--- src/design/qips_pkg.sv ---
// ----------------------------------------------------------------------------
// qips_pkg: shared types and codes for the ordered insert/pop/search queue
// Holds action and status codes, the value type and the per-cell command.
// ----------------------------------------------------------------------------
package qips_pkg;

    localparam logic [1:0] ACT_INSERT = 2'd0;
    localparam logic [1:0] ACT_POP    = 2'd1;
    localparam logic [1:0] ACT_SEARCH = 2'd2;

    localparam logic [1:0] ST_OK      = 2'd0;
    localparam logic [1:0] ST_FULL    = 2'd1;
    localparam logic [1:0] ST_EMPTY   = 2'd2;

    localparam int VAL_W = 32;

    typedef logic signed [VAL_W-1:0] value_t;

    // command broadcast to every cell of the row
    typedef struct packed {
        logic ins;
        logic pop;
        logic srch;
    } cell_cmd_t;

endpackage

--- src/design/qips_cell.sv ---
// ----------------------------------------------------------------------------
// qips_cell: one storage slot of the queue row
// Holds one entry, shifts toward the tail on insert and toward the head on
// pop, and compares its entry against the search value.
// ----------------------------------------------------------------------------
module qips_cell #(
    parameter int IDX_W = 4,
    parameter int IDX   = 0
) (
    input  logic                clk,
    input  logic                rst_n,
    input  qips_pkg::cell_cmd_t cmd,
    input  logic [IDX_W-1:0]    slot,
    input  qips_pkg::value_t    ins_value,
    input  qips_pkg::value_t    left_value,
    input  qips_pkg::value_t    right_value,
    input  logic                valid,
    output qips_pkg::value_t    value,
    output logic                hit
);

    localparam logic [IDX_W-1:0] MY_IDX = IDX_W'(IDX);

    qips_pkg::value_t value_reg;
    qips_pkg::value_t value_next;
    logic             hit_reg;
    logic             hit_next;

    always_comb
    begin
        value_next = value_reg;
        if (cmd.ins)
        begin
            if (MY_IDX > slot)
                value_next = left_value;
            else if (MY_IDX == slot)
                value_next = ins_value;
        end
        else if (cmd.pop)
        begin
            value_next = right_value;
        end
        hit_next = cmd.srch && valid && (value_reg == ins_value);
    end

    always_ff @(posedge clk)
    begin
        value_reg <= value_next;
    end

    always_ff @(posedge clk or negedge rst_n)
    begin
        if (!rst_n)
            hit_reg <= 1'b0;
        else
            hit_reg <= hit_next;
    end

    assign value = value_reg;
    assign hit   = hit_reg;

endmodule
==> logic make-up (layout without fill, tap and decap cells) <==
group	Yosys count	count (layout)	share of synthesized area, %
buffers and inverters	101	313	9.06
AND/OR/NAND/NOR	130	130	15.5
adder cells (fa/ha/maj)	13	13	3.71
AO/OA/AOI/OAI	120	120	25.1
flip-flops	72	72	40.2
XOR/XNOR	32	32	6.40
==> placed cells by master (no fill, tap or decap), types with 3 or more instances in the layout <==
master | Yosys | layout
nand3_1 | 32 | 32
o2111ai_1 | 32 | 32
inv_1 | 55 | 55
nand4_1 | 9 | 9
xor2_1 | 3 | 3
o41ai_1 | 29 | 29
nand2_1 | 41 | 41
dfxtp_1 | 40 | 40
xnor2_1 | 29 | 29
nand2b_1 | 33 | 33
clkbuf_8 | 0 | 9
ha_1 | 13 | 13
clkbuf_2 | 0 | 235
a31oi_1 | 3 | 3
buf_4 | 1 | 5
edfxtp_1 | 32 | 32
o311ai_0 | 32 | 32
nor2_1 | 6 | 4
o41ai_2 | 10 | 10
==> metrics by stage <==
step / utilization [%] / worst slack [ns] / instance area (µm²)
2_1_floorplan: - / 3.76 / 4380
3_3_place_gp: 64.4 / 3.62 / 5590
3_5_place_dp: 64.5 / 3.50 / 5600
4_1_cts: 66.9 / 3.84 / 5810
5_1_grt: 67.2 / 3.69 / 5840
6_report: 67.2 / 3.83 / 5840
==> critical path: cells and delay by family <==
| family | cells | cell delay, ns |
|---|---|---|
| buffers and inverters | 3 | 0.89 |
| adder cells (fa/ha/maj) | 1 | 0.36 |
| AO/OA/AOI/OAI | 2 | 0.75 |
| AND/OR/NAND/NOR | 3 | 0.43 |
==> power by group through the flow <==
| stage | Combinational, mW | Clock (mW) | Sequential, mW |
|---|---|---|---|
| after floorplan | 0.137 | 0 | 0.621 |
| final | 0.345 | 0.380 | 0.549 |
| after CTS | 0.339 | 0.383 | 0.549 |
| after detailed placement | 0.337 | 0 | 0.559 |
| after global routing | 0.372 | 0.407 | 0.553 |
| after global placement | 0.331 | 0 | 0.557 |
========
**EXERCISE**
Reproduce verbatim the stretch of lines beginning with the one containing "AND/OR/NAND/NOR | 3 | 0.43 |" and ending at the close of the entries above.

**ANSWER SECTION**
| AND/OR/NAND/NOR | 3 | 0.43 |
==> power by group through the flow <==
| stage | Combinational, mW | Clock (mW) | Sequential, mW |
|---|---|---|---|
| after floorplan | 0.137 | 0 | 0.621 |
| final | 0.345 | 0.380 | 0.549 |
| after CTS | 0.339 | 0.383 | 0.549 |
| after detailed placement | 0.337 | 0 | 0.559 |
| after global routing | 0.372 | 0.407 | 0.553 |
| after global placement | 0.331 | 0 | 0.557 |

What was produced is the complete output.